__WHAT NEEDS TO BE DONE__. Each line in the listing below that contains "positions" should be returned.

+ + +

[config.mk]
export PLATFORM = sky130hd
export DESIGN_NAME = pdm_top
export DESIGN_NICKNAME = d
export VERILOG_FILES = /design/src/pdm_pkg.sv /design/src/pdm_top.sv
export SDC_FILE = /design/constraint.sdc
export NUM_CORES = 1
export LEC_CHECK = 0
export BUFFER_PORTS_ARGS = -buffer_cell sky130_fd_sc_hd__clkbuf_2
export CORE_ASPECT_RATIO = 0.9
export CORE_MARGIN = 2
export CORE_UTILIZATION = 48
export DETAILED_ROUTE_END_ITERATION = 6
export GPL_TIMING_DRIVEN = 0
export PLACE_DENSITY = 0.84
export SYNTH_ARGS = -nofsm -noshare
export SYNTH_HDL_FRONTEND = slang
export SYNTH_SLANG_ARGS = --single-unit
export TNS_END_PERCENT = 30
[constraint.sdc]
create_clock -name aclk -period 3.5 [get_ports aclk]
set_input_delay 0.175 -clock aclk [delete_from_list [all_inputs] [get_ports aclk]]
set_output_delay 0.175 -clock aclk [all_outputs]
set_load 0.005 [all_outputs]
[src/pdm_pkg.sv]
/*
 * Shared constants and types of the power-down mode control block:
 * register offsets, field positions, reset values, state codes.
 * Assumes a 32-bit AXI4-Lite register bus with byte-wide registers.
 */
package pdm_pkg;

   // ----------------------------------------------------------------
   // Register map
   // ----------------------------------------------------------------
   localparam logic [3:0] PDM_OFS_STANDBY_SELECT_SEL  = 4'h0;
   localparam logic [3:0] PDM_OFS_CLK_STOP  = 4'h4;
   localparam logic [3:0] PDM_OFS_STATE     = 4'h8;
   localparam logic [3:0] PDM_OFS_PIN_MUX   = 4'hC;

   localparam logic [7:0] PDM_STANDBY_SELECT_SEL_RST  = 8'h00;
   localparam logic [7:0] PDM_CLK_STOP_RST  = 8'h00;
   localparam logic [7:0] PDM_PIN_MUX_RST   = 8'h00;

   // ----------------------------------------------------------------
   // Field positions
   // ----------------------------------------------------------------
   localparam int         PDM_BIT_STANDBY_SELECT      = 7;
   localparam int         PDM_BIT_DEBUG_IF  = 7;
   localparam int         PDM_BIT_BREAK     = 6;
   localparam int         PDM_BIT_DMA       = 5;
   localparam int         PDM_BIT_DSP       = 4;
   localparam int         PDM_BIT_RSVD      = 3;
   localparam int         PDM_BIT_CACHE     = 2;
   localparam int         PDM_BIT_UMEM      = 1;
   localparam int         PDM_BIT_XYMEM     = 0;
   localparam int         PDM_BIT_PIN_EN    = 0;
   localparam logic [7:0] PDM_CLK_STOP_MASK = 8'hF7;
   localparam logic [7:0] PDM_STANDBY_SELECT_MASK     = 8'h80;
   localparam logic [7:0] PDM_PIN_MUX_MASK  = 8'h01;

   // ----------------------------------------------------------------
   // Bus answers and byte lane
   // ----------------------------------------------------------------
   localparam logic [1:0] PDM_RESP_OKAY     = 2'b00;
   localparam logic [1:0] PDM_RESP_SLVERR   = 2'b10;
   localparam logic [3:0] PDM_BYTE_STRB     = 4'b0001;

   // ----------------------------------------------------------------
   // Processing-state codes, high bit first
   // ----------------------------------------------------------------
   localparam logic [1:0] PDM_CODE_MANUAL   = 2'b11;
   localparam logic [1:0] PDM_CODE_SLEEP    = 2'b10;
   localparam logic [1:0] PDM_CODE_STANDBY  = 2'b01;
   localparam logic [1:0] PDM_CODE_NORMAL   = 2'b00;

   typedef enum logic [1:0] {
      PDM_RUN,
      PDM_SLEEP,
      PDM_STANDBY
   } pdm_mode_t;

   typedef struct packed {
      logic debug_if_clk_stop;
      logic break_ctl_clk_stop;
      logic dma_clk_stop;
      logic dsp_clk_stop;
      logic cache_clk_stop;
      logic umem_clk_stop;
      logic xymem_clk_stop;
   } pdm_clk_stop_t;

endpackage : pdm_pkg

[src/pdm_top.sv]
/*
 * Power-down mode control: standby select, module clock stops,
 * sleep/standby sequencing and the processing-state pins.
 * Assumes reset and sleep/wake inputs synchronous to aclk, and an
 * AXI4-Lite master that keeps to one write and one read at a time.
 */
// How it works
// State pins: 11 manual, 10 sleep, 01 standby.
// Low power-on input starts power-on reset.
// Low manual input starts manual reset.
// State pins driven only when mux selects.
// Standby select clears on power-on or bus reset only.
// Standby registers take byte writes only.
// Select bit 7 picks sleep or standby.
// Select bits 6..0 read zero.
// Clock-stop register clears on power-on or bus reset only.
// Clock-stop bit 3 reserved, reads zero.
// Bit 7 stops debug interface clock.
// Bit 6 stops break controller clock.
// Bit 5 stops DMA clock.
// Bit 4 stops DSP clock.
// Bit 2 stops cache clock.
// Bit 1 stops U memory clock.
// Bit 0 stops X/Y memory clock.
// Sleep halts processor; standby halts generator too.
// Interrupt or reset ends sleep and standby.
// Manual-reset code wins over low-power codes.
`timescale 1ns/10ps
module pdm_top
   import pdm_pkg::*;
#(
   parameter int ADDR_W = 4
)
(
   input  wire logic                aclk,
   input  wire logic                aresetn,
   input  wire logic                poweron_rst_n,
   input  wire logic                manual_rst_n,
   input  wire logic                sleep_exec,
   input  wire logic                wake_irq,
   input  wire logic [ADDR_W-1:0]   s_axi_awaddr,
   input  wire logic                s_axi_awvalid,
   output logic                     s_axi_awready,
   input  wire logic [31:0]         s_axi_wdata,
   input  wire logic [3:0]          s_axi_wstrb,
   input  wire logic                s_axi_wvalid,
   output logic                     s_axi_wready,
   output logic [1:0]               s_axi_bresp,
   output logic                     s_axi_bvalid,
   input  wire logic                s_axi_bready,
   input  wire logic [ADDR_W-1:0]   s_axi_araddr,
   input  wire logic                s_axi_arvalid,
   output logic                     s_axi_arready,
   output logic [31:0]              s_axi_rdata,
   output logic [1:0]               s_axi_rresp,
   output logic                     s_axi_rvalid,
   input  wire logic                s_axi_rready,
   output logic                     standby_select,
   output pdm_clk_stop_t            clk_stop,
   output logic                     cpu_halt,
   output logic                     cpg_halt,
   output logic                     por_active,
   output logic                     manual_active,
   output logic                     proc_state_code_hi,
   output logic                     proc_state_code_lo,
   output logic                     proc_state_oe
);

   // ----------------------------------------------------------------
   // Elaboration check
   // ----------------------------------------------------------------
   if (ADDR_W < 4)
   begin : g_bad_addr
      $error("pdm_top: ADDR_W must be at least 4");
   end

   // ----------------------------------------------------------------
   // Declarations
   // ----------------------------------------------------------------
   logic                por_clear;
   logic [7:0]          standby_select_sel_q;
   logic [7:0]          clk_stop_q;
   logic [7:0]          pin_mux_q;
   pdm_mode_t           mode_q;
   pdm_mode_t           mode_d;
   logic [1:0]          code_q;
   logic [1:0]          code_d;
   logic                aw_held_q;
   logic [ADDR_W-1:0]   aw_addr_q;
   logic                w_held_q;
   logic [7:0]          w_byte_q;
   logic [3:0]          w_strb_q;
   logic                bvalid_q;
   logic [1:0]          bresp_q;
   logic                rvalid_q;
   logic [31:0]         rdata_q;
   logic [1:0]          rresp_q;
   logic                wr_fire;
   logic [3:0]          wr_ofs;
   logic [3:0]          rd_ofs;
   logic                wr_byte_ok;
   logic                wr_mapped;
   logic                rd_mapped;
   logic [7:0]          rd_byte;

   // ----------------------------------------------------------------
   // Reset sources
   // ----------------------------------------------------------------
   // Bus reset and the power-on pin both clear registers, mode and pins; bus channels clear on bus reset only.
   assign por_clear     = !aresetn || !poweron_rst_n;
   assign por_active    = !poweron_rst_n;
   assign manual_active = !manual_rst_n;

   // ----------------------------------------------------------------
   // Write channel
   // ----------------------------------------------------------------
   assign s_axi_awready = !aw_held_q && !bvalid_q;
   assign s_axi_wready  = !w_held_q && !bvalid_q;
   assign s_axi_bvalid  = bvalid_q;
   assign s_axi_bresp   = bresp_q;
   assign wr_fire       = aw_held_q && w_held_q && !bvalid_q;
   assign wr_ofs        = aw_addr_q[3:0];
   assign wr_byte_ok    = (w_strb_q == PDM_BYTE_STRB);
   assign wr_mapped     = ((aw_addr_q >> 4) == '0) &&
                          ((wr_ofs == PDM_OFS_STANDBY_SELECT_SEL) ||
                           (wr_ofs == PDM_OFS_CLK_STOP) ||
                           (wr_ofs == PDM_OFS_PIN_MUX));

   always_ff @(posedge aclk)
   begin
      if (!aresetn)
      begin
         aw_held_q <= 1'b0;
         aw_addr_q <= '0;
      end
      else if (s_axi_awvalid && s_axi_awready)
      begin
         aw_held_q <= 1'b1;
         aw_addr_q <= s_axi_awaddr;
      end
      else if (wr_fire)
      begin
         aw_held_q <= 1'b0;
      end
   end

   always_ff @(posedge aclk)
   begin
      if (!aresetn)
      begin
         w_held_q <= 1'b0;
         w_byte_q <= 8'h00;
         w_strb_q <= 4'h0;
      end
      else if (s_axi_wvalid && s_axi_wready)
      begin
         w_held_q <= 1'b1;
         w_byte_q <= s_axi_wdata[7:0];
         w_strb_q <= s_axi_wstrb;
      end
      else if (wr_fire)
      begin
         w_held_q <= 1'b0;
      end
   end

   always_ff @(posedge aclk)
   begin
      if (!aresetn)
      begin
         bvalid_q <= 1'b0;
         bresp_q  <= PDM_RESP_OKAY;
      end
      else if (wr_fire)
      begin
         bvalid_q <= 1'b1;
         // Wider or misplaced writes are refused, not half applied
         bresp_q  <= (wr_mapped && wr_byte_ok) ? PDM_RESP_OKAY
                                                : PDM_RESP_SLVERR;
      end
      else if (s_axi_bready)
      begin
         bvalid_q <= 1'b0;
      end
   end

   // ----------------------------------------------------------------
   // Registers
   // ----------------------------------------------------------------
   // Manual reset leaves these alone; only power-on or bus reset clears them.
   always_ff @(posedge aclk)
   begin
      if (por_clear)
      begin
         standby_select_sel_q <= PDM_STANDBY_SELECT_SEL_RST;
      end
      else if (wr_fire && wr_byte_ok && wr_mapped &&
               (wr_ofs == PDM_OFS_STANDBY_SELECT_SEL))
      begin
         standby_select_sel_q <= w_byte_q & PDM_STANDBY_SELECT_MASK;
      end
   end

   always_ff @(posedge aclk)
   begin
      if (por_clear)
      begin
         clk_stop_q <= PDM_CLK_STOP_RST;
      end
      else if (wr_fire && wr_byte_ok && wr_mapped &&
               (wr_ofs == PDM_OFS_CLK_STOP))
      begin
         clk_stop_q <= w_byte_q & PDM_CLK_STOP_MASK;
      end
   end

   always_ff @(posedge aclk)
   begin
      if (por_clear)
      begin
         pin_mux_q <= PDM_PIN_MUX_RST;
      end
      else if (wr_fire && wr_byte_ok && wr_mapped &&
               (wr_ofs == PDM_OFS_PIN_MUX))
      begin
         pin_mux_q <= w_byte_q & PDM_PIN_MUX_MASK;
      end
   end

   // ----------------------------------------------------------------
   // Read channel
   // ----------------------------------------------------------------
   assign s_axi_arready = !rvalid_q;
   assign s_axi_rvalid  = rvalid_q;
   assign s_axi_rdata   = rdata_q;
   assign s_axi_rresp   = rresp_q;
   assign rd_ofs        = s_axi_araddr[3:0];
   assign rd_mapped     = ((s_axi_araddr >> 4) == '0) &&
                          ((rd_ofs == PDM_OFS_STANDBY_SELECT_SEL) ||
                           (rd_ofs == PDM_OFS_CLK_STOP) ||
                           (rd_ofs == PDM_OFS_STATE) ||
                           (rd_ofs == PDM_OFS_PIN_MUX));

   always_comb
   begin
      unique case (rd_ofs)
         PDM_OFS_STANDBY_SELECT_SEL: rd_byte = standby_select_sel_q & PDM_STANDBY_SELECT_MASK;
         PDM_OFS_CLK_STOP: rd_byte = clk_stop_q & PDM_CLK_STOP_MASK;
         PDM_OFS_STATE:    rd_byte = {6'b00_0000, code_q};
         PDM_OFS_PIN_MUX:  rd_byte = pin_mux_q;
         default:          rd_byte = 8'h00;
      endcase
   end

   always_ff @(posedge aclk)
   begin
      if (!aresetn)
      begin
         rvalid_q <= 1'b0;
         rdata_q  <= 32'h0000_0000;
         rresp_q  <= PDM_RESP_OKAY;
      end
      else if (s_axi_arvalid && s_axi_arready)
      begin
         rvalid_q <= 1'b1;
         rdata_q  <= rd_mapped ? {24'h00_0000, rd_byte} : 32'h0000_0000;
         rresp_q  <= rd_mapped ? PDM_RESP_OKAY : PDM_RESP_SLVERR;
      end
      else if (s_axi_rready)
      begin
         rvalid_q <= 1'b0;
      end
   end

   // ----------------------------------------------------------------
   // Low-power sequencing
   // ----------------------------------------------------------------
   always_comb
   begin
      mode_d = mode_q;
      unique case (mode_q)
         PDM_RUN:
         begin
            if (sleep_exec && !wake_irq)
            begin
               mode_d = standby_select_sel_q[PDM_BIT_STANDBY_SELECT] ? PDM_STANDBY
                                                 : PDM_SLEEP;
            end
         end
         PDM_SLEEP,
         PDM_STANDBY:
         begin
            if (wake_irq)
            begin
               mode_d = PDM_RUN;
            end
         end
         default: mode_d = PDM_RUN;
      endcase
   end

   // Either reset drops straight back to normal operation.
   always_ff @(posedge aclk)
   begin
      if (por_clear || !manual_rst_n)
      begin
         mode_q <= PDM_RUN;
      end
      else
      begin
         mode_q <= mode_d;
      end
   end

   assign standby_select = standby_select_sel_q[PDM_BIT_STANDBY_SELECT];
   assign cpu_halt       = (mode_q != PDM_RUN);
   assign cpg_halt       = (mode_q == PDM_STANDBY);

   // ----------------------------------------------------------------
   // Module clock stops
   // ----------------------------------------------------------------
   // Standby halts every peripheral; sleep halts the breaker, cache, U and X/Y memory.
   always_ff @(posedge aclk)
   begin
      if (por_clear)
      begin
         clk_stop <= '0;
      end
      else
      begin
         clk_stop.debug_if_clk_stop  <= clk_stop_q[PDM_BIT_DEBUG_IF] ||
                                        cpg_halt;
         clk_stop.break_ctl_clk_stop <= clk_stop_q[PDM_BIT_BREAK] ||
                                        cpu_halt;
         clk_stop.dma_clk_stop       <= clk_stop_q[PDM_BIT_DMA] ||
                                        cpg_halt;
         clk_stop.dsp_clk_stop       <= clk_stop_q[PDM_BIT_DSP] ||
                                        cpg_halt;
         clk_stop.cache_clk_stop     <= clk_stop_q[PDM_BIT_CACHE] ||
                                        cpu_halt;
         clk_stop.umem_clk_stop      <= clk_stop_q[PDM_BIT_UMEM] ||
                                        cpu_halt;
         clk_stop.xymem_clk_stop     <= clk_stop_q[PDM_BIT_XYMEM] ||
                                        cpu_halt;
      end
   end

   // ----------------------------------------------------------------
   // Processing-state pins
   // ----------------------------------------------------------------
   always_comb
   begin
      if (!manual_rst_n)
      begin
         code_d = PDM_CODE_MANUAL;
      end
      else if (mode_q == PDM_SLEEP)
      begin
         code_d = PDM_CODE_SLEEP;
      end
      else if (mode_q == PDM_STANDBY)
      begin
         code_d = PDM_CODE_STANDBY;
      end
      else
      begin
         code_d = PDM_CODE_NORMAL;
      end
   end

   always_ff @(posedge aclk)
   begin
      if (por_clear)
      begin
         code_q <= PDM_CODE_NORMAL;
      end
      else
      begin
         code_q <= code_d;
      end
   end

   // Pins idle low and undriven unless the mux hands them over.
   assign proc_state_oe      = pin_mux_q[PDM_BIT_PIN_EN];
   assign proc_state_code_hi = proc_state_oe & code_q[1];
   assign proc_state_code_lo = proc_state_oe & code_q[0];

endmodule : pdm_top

+ + +

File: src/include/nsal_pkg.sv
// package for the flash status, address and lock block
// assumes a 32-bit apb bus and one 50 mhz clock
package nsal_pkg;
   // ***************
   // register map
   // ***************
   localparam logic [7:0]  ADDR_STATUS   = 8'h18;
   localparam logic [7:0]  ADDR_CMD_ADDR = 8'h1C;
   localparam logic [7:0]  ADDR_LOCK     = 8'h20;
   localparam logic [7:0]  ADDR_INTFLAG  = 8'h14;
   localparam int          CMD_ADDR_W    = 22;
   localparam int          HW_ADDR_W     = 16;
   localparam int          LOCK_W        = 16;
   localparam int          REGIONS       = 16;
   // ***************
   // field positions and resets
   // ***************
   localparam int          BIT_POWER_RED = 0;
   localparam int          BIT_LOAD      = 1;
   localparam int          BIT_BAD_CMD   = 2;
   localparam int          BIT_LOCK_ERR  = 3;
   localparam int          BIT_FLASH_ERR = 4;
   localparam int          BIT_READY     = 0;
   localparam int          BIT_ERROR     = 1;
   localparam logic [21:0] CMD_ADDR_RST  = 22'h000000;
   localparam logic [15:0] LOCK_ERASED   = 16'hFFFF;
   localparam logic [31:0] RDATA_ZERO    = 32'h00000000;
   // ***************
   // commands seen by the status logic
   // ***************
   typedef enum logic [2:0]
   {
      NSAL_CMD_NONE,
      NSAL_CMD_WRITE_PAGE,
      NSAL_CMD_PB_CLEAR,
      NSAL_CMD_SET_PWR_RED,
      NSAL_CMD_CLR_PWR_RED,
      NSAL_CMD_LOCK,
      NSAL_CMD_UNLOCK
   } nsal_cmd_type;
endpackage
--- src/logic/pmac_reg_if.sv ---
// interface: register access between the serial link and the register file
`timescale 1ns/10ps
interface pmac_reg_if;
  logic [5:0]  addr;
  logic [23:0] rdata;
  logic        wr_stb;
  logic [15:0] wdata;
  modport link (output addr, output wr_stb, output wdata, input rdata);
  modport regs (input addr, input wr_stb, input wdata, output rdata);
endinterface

+ + +

__SOLUTION FOR THIS TASK__.
 * register offsets, field positions, reset values, state codes.
   // Field positions
   // field positions and resets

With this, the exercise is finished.